In cui si è visto nel “vincolo esterno” una panacea per i mali storici italiani e un “correttivo” alle distorsioni dello scenario economico-istituzionale. Mostrando, come anche in questa occasione si sia ricaduti nei cronici ed abituali errori.

La pentola bucata del Mezzogiorno

Un’indagine storica, economica e intellettuale che mostra, tra le tante cose come soprattutto nel Mezzogiorno si siano favoriti vaghi e controproducenti orientamenti di equità sociale a discapito di una attenzione alla valorizzazione del ruolo delle imprese, della crescita dei redditi, degli investimenti, dello sviluppo. Mostrando che se il Sud vuole, come disse anche un vero meridionalista come Guido Dorso, “giustizia” non può venire dalla “carità”, ma dalla “libertà” e perciò dalla concorrenza, dal lavoro, dalla valorizzazione della più sana cultura imprenditoriale.

Terapie e antidoti

Dopo una diagnosi delle fisiologie e patologie della programmazione economica italiana, in cui le seconde sono preminenti sulle prime, l’autore realizza poi una esaustiva trattazione delle possibili terapie. Savona, infatti, nel finale del suo testo mostra gli strumenti per raggiungere gli obiettivi che il Paese potrebbe perseguire: avviando una riforma del bilancio pubblico che stabilisca i limiti delle garanzie sociali offerte e liberi risorse per creare opportunità di reddito e di lavoro, utilizzando strumenti non deflazionistici, tanto guardati con sospetto, e cercando di risolvere la questione sociale soprattutto tramite politiche di offerta più che attraverso quelle di domanda.

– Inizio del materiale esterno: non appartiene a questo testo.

<file path="config.mk">
export PLATFORM = sky130hd
export DESIGN_NAME = csr_trap_unit_flat
export DESIGN_NICKNAME = d
export VERILOG_FILES = /design/src/rtl/csr_trap_unit_pkg.sv /design/src/rtl/csr_trap_unit_if.sv /design/src/rtl/csr_trap_unit_write_alu.sv /design/src/rtl/csr_trap_unit.sv /design/src/flat_wrapper.sv
export SDC_FILE = /design/constraint.sdc
export NUM_CORES = 1
export LEC_CHECK = 0
export CAP_MARGIN = 25
export CORE_MARGIN = 5
export CORE_UTILIZATION = 25
export CTS_CLUSTER_DIAMETER = 60
export DETAILED_ROUTE_END_ITERATION = 10
export SLEW_MARGIN = 20
export SYNTH_ARGS = -nofsm -noshare
export SYNTH_HDL_FRONTEND = slang
export SYNTH_SLANG_ARGS = --single-unit
</file>
<file path="constraint.sdc">
create_clock -name clk -period 4.15 [get_ports clk]
set_input_delay 0.83 -clock clk [delete_from_list [all_inputs] [get_ports clk]]
set_output_delay 0.83 -clock clk [all_outputs]
set_load 0.01 [all_outputs]
</file>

Un complesso di misure e proposte che si ispirano ad una idea laica fondata sul primato del merito e della concorrenza, degli investimenti e dell’iniziativa privata sulle rendite e sulle prebende, che oltre che ad indagare proposte e progetti per superare la stagnazione economica e produttiva della governance nazionale, traccia anche una bussola per una politeia europea capace di promuovere la stabilità, ma soprattutto di creare e favorire la crescita.

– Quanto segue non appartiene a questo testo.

## src/rtl/kmp_pe_scheduler_if.sv

```systemverilog
// kmp_pe_scheduler_if
//  Bundles the loader handshake, the per-PE start/done bus and the
//  SME-level result strobe of kmp_pe_scheduler.
//  master : loader + PE array side (drives job inputs and PE results)
//  slave  : scheduler side (drives PE starts, segment ranges and result)
//  Signals:
//   input_valid/str_last_idx/pat_last_idx  job request
//   pe_start/pe_start_idx/pe_end_idx       per-PE dispatch (PE k at [k*W +: W])
//   pe_done/pe_match/pe_match_idx          per-PE completion
//   busy/valid/match/match_index           scheduler status and result
interface kmp_pe_scheduler_if #(
    parameter int NUM_PE    = 4,
    parameter int STR_ADD_W = 5,
    parameter int PAT_ADD_W = 3
);
    logic                          input_valid;
    logic [STR_ADD_W-1:0]          str_last_idx;
    logic [PAT_ADD_W-1:0]          pat_last_idx;
    logic [NUM_PE-1:0]             pe_start;
    logic [NUM_PE*STR_ADD_W-1:0]   pe_start_idx;
    logic [NUM_PE*STR_ADD_W-1:0]   pe_end_idx;
    logic [NUM_PE-1:0]             pe_done;
    logic [NUM_PE-1:0]             pe_match;
    logic [NUM_PE*STR_ADD_W-1:0]   pe_match_idx;
    logic                          busy;
    logic                          valid;
    logic                          match;
    logic [STR_ADD_W-1:0]          match_index;

    modport master (
        output input_valid, str_last_idx, pat_last_idx,
        output pe_done, pe_match, pe_match_idx,
        input  pe_start, pe_start_idx, pe_end_idx,
        input  busy, valid, match, match_index
    );

    modport slave (
        input  input_valid, str_last_idx, pat_last_idx,
        input  pe_done, pe_match, pe_match_idx,
        output pe_start, pe_start_idx, pe_end_idx,
        output busy, valid, match, match_index
    );
endinterface

```

## src/rtl/kmp_pe_scheduler.sv

```systemverilog
// kmp_pe_scheduler
//  Splits one loaded string into NUM_PE overlapping segments, starts a KMP PE
//  on each non-empty segment, gathers the PE results and reports the lowest
//  matching string index.
//  Ports:
//   clk    rising-edge clock
//   reset  asynchronous active-low reset
//   bus    kmp_pe_scheduler_if.slave (job request, PE dispatch/done, result)
module kmp_pe_scheduler #(
    parameter int NUM_PE    = 4,
    parameter int LOG_PE    = 2,
    parameter int STR_ADD_W = 5,
    parameter int PAT_ADD_W = 3
) (
    input  logic                    clk,
    input  logic                    reset,
    kmp_pe_scheduler_if.slave       bus
);
    // Wide enough that k*seg_len, start+seg_len-1+P never wrap.
    localparam int XW = STR_ADD_W + LOG_PE + 2;

    typedef enum logic [2:0] {IDLE, CALC, DISPATCH, WAIT, REPORT} state_t;

    state_t                        state, state_nxt;
    logic [STR_ADD_W-1:0]          s_q;
    logic [PAT_ADD_W-1:0]          p_q;
    logic [NUM_PE-1:0]             active_q;
    logic [NUM_PE-1:0]             done_mask;
    logic                          any_match;
    logic [STR_ADD_W-1:0]          best;
    logic [NUM_PE*STR_ADD_W-1:0]   start_q, end_q;

    // Segment partition from the latched S/P
    logic [XW-1:0]                 seg_len, st, en;
    logic [NUM_PE-1:0]             active_c;
    logic [NUM_PE*STR_ADD_W-1:0]   start_c, end_c;

    always_comb begin
        seg_len  = (XW'(s_q) + XW'(NUM_PE)) >> LOG_PE;
        active_c = '0;
        start_c  = '0;
        end_c    = '0;
        st       = '0;
        en       = '0;
        for (int k = 0; k < NUM_PE; k++) begin
            st = XW'(k) * seg_len;
            en = st + seg_len - XW'(1) + XW'(p_q);
            if (en > XW'(s_q))
                en = XW'(s_q);
            active_c[k] = (st + XW'(p_q)) <= XW'(s_q);
            start_c[k*STR_ADD_W +: STR_ADD_W] = st[STR_ADD_W-1:0];
            end_c[k*STR_ADD_W +: STR_ADD_W]   = en[STR_ADD_W-1:0];
        end
    end

    // Result collection: only the first done pulse of an active PE counts
    // (inactive PEs are preset in done_mask, so they are masked here too).
    logic [NUM_PE-1:0]             new_done, hit;
    logic [STR_ADD_W-1:0]          wait_best;
    logic                          all_done;

    always_comb begin
        new_done  = bus.pe_done & ~done_mask;
        hit       = new_done & bus.pe_match;
        all_done  = &(done_mask | bus.pe_done);
        wait_best = best;
        for (int k = 0; k < NUM_PE; k++) begin
            if (hit[k] && (bus.pe_match_idx[k*STR_ADD_W +: STR_ADD_W] < wait_best))
                wait_best = bus.pe_match_idx[k*STR_ADD_W +: STR_ADD_W];
        end
    end

    always_ff @(posedge clk or negedge reset) begin
        if (!reset)
            state <= IDLE;
        else
            state <= state_nxt;
    end

    always_comb begin
        state_nxt = state;
        case (state)
            IDLE:     if (bus.input_valid) state_nxt = CALC;
            CALC:     state_nxt = DISPATCH;
            DISPATCH: state_nxt = (|active_q) ? WAIT : REPORT;
            WAIT:     if (all_done) state_nxt = REPORT;
            REPORT:   state_nxt = IDLE;
            default:  state_nxt = IDLE;
        endcase
    end

    always_ff @(posedge clk or negedge reset) begin
        if (!reset) begin
            s_q       <= '0;
            p_q       <= '0;
            active_q  <= '0;
            done_mask <= '0;
            any_match <= 1'b0;
            best      <= '0;
            start_q   <= '0;
            end_q     <= '0;
        end else begin
            case (state)
                IDLE: begin
                    if (bus.input_valid) begin
                        s_q <= bus.str_last_idx;
                        p_q <= bus.pat_last_idx;
                    end
                end
                CALC: begin
                    start_q   <= start_c;
                    end_q     <= end_c;
                    active_q  <= active_c;
                    done_mask <= ~active_c;
                    any_match <= 1'b0;
                    best      <= '1;
                end
                WAIT: begin
                    done_mask <= done_mask | new_done;
                    any_match <= any_match | (|hit);
                    best      <= wait_best;
                end
                default: ;
            endcase
        end
    end

    assign bus.busy         = (state != IDLE);
    assign bus.pe_start     = (state == DISPATCH) ? active_q : '0;
    assign bus.pe_start_idx = start_q;
    assign bus.pe_end_idx   = end_q;
    assign bus.valid        = (state == REPORT);
    assign bus.match        = (state == REPORT) && any_match;
    assign bus.match_index  = ((state == REPORT) && any_match) ? best : '0;
endmodule
```

## src/flat_wrapper.sv

```systemverilog
// flat-port wrapper written by rule: the top's interface ports become plain ports
module kmp_pe_scheduler_flat 
#(
    parameter int NUM_PE    = 4,
    parameter int LOG_PE    = 2,
    parameter int STR_ADD_W = 5,
    parameter int PAT_ADD_W = 3
)
  (clk, reset, bus_input_valid, bus_str_last_idx, bus_pat_last_idx, bus_pe_done, bus_pe_match, bus_pe_match_idx, bus_pe_start, bus_pe_start_idx, bus_pe_end_idx, bus_busy, bus_valid, bus_match, bus_match_index);
  kmp_pe_scheduler_if #(.NUM_PE(NUM_PE), .STR_ADD_W(STR_ADD_W), .PAT_ADD_W(PAT_ADD_W)) bus_i ();
  input  logic clk;
  input  logic reset;
  input wire logic [$bits(bus_i.input_valid)-1:0] bus_input_valid;
  input wire logic [$bits(bus_i.str_last_idx)-1:0] bus_str_last_idx;
  input wire logic [$bits(bus_i.pat_last_idx)-1:0] bus_pat_last_idx;
  input wire logic [$bits(bus_i.pe_done)-1:0] bus_pe_done;
  input wire logic [$bits(bus_i.pe_match)-1:0] bus_pe_match;
  input wire logic [$bits(bus_i.pe_match_idx)-1:0] bus_pe_match_idx;
  output wire logic [$bits(bus_i.pe_start)-1:0] bus_pe_start;
  output wire logic [$bits(bus_i.pe_start_idx)-1:0] bus_pe_start_idx;
  output wire logic [$bits(bus_i.pe_end_idx)-1:0] bus_pe_end_idx;
  output wire logic [$bits(bus_i.busy)-1:0] bus_busy;
  output wire logic [$bits(bus_i.valid)-1:0] bus_valid;
  output wire logic [$bits(bus_i.match)-1:0] bus_match;
  output wire logic [$bits(bus_i.match_index)-1:0] bus_match_index;
  assign bus_i.input_valid = bus_input_valid;
  assign bus_i.str_last_idx = bus_str_last_idx;
  assign bus_i.pat_last_idx = bus_pat_last_idx;
  assign bus_i.pe_done = bus_pe_done;
  assign bus_i.pe_match = bus_pe_match;
  assign bus_i.pe_match_idx = bus_pe_match_idx;
  assign bus_pe_start = bus_i.pe_start;
  assign bus_pe_start_idx = bus_i.pe_start_idx;
  assign bus_pe_end_idx = bus_i.pe_end_idx;
  assign bus_busy = bus_i.busy;
  assign bus_valid = bus_i.valid;
  assign bus_match = bus_i.match;
  assign bus_match_index = bus_i.match_index;
  kmp_pe_scheduler #(.NUM_PE(NUM_PE), .LOG_PE(LOG_PE), .STR_ADD_W(STR_ADD_W), .PAT_ADD_W(PAT_ADD_W)) u_core (.clk(clk), .reset(reset), .bus(bus_i));
endmodule
```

Una Repubblica fondata sulle rendite

“Abbondanza e inutilità dei programmi economici in Italia” si presenta in sintesi come la testimonianza di un “programmatore per vocazione e liberista per disperazione” che riesce a fare entrare il lettore nei tanti laboratori della programmazione pubblica delineando una via di uscita incentrata sul primato della libertà e della concorrenza, tanto accurata per spiegare il passato, quanto utile per affrontare il futuro. Un testo fondamentale soprattutto per farla finita con l’Italia delle rendite e delle prebende e per un risveglio (non solo lirico e fideistico) europeo.